**Records from a data collection**
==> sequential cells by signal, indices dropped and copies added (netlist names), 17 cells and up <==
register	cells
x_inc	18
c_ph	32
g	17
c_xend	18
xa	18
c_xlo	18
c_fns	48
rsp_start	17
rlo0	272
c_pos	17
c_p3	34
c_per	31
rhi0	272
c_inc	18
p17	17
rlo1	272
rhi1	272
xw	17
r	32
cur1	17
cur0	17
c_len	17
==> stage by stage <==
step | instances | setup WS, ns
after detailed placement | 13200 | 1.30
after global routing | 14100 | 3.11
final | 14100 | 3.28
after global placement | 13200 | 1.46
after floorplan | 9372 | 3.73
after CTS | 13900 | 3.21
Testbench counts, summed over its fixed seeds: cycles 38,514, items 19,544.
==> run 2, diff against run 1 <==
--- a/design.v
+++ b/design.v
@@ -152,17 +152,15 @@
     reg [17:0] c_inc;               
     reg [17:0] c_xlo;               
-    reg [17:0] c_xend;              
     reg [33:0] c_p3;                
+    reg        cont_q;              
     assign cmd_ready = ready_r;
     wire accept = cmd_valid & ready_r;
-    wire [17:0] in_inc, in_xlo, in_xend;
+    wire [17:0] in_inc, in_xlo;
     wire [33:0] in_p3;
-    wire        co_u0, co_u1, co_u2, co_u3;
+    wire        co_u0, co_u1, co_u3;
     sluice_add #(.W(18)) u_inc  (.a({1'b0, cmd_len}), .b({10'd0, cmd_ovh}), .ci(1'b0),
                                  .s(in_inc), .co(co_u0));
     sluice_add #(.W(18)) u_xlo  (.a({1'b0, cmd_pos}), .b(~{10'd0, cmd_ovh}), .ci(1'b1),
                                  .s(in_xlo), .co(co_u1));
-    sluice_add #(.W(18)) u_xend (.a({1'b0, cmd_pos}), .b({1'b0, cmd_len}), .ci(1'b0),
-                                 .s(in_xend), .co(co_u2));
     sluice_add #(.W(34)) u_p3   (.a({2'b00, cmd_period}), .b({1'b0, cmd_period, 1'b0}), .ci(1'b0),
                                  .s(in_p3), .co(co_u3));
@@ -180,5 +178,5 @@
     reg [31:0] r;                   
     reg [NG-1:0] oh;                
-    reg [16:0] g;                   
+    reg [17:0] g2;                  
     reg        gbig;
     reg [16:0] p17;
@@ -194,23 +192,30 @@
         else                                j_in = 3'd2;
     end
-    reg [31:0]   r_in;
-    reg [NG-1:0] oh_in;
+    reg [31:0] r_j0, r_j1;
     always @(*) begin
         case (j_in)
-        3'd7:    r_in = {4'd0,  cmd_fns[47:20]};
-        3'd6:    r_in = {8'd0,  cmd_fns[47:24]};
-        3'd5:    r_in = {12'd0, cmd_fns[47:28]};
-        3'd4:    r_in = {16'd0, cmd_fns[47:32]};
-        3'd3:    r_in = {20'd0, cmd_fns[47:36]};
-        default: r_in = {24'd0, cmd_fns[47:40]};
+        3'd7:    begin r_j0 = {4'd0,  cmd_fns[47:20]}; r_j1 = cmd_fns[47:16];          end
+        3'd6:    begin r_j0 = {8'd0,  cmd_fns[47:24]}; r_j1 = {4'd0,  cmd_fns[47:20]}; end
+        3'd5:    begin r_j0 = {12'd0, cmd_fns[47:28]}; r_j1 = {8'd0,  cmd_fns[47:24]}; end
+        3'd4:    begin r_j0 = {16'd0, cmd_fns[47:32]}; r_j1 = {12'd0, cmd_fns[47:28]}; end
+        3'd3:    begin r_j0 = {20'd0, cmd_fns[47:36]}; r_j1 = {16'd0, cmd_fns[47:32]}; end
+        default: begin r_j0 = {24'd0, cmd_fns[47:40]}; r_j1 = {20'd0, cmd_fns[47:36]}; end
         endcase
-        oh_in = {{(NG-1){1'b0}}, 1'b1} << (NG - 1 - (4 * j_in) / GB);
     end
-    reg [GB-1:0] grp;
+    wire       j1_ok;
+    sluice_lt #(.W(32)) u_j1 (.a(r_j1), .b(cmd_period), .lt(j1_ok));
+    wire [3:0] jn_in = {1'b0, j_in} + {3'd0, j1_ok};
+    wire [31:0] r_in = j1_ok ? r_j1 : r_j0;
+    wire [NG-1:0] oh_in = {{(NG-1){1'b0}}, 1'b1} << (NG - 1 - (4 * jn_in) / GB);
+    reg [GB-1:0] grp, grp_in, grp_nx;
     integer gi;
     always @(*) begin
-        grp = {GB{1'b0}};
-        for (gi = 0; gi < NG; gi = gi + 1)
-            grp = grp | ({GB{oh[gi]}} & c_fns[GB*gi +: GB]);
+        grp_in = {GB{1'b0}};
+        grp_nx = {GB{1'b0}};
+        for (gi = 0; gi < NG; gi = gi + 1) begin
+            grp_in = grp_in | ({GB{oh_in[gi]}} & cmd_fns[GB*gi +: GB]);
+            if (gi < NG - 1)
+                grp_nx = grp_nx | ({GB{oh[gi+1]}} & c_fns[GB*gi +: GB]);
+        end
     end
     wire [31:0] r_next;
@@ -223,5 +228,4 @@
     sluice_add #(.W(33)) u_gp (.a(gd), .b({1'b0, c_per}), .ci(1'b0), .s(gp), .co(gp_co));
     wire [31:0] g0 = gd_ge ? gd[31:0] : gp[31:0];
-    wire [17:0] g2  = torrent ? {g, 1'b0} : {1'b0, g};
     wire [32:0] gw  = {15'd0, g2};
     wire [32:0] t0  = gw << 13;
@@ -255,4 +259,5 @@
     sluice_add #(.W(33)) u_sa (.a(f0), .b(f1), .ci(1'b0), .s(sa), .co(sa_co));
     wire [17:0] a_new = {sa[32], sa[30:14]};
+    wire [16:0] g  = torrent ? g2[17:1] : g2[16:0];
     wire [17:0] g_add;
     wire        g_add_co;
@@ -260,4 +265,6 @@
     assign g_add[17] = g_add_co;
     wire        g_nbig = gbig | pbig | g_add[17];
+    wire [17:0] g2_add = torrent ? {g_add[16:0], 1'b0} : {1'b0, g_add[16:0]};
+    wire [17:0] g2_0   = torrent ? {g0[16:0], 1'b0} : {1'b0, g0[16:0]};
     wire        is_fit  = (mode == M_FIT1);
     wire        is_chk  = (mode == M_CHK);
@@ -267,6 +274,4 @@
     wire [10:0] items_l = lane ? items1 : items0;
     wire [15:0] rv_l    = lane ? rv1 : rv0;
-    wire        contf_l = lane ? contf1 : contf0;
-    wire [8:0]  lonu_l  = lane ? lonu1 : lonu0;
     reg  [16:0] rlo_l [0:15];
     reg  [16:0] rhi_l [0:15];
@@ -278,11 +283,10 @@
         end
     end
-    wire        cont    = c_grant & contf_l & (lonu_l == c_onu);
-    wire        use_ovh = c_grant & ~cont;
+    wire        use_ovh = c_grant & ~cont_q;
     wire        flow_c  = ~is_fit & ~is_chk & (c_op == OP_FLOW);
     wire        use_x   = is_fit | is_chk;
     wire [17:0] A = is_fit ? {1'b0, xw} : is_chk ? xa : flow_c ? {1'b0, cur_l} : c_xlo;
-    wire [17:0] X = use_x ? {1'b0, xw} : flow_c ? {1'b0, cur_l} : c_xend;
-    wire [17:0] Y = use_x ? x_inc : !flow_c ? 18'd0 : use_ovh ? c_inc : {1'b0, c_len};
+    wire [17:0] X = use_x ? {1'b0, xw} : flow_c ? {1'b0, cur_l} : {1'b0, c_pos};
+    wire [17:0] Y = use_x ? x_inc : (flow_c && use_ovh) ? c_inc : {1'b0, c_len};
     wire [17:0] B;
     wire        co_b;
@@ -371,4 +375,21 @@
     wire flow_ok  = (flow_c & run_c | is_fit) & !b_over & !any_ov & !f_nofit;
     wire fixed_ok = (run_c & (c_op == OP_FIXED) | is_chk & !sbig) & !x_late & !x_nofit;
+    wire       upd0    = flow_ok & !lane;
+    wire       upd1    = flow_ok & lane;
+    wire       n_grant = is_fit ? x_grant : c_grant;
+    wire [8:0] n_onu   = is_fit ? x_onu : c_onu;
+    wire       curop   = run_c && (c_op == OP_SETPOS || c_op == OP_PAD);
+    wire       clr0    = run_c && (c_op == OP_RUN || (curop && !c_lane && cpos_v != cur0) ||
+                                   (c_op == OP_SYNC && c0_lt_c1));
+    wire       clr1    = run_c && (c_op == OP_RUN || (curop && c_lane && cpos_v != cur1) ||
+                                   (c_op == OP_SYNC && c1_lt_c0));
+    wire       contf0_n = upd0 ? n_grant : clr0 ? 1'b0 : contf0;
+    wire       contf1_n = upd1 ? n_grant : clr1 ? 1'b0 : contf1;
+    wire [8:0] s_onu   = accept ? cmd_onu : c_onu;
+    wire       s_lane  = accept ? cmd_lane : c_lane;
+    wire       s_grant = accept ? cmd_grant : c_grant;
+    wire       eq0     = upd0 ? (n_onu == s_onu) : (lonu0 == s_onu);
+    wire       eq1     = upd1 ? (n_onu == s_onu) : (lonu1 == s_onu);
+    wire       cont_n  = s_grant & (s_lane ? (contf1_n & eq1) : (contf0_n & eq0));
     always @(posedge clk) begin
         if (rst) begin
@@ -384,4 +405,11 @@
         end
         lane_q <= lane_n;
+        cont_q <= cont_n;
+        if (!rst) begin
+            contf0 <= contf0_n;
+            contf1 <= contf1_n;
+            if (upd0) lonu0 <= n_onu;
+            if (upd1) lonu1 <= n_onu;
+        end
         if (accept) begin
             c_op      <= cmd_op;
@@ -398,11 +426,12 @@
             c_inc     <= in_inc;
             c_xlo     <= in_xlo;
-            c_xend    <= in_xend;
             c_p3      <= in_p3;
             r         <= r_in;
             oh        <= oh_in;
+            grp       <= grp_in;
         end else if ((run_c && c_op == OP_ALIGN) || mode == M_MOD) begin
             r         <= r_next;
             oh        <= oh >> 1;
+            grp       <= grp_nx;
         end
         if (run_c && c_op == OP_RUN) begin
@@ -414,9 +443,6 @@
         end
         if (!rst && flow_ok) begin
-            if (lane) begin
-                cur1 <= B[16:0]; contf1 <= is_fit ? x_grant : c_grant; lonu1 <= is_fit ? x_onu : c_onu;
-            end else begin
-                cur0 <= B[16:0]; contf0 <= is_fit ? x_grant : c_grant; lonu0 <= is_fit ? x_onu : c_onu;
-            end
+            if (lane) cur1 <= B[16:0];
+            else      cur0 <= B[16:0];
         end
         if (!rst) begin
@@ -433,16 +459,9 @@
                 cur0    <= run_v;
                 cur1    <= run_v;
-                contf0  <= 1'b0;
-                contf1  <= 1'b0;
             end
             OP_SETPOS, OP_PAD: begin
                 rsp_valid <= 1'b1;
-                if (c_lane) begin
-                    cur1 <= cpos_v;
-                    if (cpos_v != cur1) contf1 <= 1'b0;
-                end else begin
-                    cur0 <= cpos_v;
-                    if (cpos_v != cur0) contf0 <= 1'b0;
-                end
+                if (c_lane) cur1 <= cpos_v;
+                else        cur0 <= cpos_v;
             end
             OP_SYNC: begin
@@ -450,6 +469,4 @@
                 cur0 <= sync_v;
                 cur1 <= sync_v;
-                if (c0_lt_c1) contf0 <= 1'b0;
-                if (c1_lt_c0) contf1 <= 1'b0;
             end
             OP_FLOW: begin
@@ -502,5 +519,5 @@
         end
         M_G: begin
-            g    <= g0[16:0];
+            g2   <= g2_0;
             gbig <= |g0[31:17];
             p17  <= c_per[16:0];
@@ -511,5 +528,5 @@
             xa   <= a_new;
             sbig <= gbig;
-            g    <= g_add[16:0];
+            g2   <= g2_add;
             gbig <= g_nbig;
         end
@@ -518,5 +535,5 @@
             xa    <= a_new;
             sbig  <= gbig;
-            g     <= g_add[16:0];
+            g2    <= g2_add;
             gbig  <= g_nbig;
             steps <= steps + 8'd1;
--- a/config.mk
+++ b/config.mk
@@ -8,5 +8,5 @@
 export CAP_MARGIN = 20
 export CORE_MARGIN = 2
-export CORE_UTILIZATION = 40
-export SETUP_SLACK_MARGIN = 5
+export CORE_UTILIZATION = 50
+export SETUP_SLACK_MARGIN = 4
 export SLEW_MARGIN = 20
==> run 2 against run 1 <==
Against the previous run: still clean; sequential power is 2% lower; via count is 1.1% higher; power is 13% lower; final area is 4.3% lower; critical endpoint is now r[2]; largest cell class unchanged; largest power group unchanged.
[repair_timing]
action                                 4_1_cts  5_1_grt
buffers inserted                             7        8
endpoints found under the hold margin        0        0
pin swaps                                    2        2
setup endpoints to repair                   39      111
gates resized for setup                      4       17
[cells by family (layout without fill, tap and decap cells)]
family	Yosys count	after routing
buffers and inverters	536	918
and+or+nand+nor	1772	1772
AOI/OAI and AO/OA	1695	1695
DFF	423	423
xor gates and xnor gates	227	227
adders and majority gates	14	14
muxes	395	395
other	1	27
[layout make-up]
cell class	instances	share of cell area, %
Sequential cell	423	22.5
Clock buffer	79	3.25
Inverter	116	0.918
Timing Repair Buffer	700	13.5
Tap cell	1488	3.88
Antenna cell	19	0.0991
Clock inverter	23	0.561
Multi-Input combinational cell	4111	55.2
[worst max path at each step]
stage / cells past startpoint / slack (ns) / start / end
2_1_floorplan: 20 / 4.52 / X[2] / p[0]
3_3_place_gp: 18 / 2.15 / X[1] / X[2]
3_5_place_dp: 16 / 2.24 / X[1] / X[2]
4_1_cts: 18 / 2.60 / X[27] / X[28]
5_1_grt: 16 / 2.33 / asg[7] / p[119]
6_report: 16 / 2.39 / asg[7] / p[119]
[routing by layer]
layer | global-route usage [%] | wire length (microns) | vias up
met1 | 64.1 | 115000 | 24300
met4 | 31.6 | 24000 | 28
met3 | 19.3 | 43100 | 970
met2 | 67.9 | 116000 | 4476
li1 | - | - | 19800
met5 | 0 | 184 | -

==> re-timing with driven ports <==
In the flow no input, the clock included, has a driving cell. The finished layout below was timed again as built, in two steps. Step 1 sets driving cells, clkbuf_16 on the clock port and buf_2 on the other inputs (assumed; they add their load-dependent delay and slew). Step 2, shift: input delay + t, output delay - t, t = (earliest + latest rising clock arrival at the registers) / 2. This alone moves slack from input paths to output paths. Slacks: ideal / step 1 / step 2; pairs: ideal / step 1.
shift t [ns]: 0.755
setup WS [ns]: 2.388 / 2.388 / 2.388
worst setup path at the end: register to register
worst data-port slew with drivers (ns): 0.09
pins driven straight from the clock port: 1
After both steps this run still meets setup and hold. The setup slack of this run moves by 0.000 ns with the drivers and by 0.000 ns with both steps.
Background: an optimization exercise with open tools, aiming at small area, a short achievable clock period and few clock cycles per item. Do not read the settings as production practice. At most, simulation tests tie the RTL to the original design; equivalence was not proved.

==> flow/design.v (excerpt) <==
module keyhash (
    input  wire        clk,
    input  wire        rst_n,
    input  wire        req_valid,
    output wire        req_ready,
    input  wire [7:0]  req_ns,
    input  wire [7:0]  req_len,      
    input  wire        key_valid,
    output wire        key_ready,
    input  wire [31:0] key_data,
    output reg         res_valid,
    output wire [63:0] res_hash,
    output wire [15:0] res_fp
);
Size: roughly 4600 cells after synthesis, ~140 I/O pins.
export LEC_CHECK = 0
export ABC_CLOCK_PERIOD_IN_PS = 4500
export CAP_MARGIN = 20
export CORE_MARGIN = 2
export CORE_UTILIZATION = 40
export CTS_CLUSTER_DIAMETER = 100
export CTS_CLUSTER_SIZE = 20
export PLACE_DENSITY = 0.6
export SLEW_MARGIN = 20
create_clock -name core_clock -period 15.0 [get_ports {clk}]
standard.sh (not shown) runs the stock make flow with config.mk's settings and CLKGATE_MAP_FILE= SYNTH_SCRIPT=/design/flow/synth_recipe.tcl, a recipe that flattens the netlist after the stock synthesis.
==> flow/flow/run.sh <==
#!/bin/bash
# The standard layout with three changes in how it is made (the SDC is unchanged):
#  - timing repair aims at a 5 ns period (SETUP_SLACK_MARGIN=10),
#  - the port buffers are buf_1 cells,
#  - after the standard synthesis, fix_inv.py removes inverter pairs that Yosys's
#    full-adder extraction leaves around full adders (registers are not touched).
# Each step's full output goes to a log file of its own in this folder.
set -euo pipefail
ARGS=(SETUP_SLACK_MARGIN=11 "BUFFER_PORTS_ARGS=-buffer_cell sky130_fd_sc_hd__buf_1")
RES=orfs/results/sky130hd/keyhash/base
bash standard.sh "${ARGS[@]}" synth > standard_synth.log 2>&1
cp "$RES/1_2_yosys.v" 1_2_yosys.standard.v
python3 flow/fix_inv.py 1_2_yosys.standard.v 1_2_yosys.fixed.v > fix_inv.log 2>&1
cp 1_2_yosys.fixed.v "$RES/1_2_yosys.v"
rm -f "$RES/1_synth.odb" "$RES/1_synth.sdc"
bash standard.sh "${ARGS[@]}" finish > standard_finish.log 2>&1
Other scripts of this flow, unchanged in this note and not shown: flow/flow/fix_inv.py
The first run passed the timing, design-rule and antenna checks.
Testbench counts at the start, summed over its fixed seeds: cycles 236,508, keys 2,400.
Change:
--- a/flow/design.v
+++ b/flow/design.v
@@ -86,21 +86,21 @@
     assign key_ready = kr;
     wire req_hs = req_valid && rr;
     wire key_hs = key_valid && key_ready;
     assign res_hash = {R[3], R[2]};
     assign res_fp   = R[1][31:16];
     function [31:0] rotr(input [31:0] x, input integer n);
         rotr = (x >> n) | (x << (32 - n));
     endfunction
     reg  [31:0] S1;
     wire [31:0] S0 = rotr(a, 2) ^ rotr(a, 13) ^ rotr(a, 22);
-    reg  [31:0] CH;
+    wire [31:0] CH = (e & f) ^ (~e & g);
     wire [31:0] MJ = (a & b) ^ (a & c) ^ (b & c);
     wire [31:0] t_s  = p ^ S1 ^ CH;
     wire [31:0] t_c  = ((p & S1) | (p & CH) | (S1 & CH)) << 1;
     wire [31:0] x_s  = t_s ^ t_c ^ d;
     wire [31:0] x_c  = ((t_s & t_c) | (t_s & d) | (t_c & d)) << 1;
     wire [31:0] e_n  = x_s + x_c;
     wire [31:0] u_s  = t_s ^ t_c ^ MJ;
     wire [31:0] u_c  = ((t_s & t_c) | (t_s & MJ) | (t_c & MJ)) << 1;
     wire [31:0] v_s  = u_s ^ u_c ^ S0;
     wire [31:0] v_c  = ((u_s & u_c) | (u_s & S0) | (u_c & S0)) << 1;
@@ -130,21 +130,20 @@
         for (i = 0; i < 15; i = i + 1)
             W[i] <= W[i+1];
         W[15] <= w_in;
         p <= p_n;
         if (run)
             a <= a_n;
         else
             a <= ivld ? iva : ra;
         e  <= e_nx;
         S1 <= rotr(e_nx, 6) ^ rotr(e_nx, 11) ^ rotr(e_nx, 25);
-        CH <= (e_nx & e) ^ (~e_nx & f);
         b <= a; c <= b; d <= c;
         f <= e; g <= f; h <= g;
         R[0] <= R[1];   R[1] <= R[2];   R[2] <= R[3];
         RE[0] <= RE[1]; RE[1] <= RE[2]; RE[2] <= RE[3];
         R[3]  <= stepping ? ra : R[0];
         RE[3] <= stepping ? re : RE[0];
         if (key_hs)
             ir <= key_data;
         if (consume)
             carry <= ir[7:0];
=> Final area decreases by about 1.3%; wire length came out lower by 2.9%; core utilization goes up by 0.30 points; critical path depth stays the same; synthesized area went down by 2.2%; maximum frequency goes down by 5.5%; count of clock-buffer cells in the layout goes up by 5.
No functional check of the RTL was part of the second run of this note.

## port drivers added, routing unchanged
How much do the figures lean on ideal ports? The routed layouts below were timed once more, with nothing changed but the port constraints.
Step 1, drivers: a clkbuf_16 drives clk and a buf_2 each remaining input, both assumed.
Step 2 also shifts input and output timing later by t, the mid clock arrival at the registers, as if the neighbouring blocks saw the same clock.
a / b / c = no drivers / after step 1 / after step 2; a / b = the first two.
| run | t, ns | setup slack, ns | worst setup path at the end | worst register clock-pin slew, ns | worst slew at a driven data input, ns |
|---|---|---|---|---|---|
| the first run | 0.783 | 10.476 / 10.476 / 10.385 | input to register | 0.10 / 0.10 | 0.05 |
| the second run | 0.772 | 10.213 / 10.213 / 10.213 | register to register | 0.10 / 0.10 | 0.07 |
After both steps every run listed still meets setup and hold. The setup slack of the first run, which loses most, moves by 0.000 ns with the drivers and by -0.091 ns with both steps.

**What is needed**
Every line above with the string "curop" in it should be copied into the answer.

**Output for this exercise**
+    wire       curop   = run_c && (c_op == OP_SETPOS || c_op == OP_PAD);
+    wire       clr0    = run_c && (c_op == OP_RUN || (curop && !c_lane && cpos_v != cur0) ||
+    wire       clr1    = run_c && (c_op == OP_RUN || (curop && c_lane && cpos_v != cur1) ||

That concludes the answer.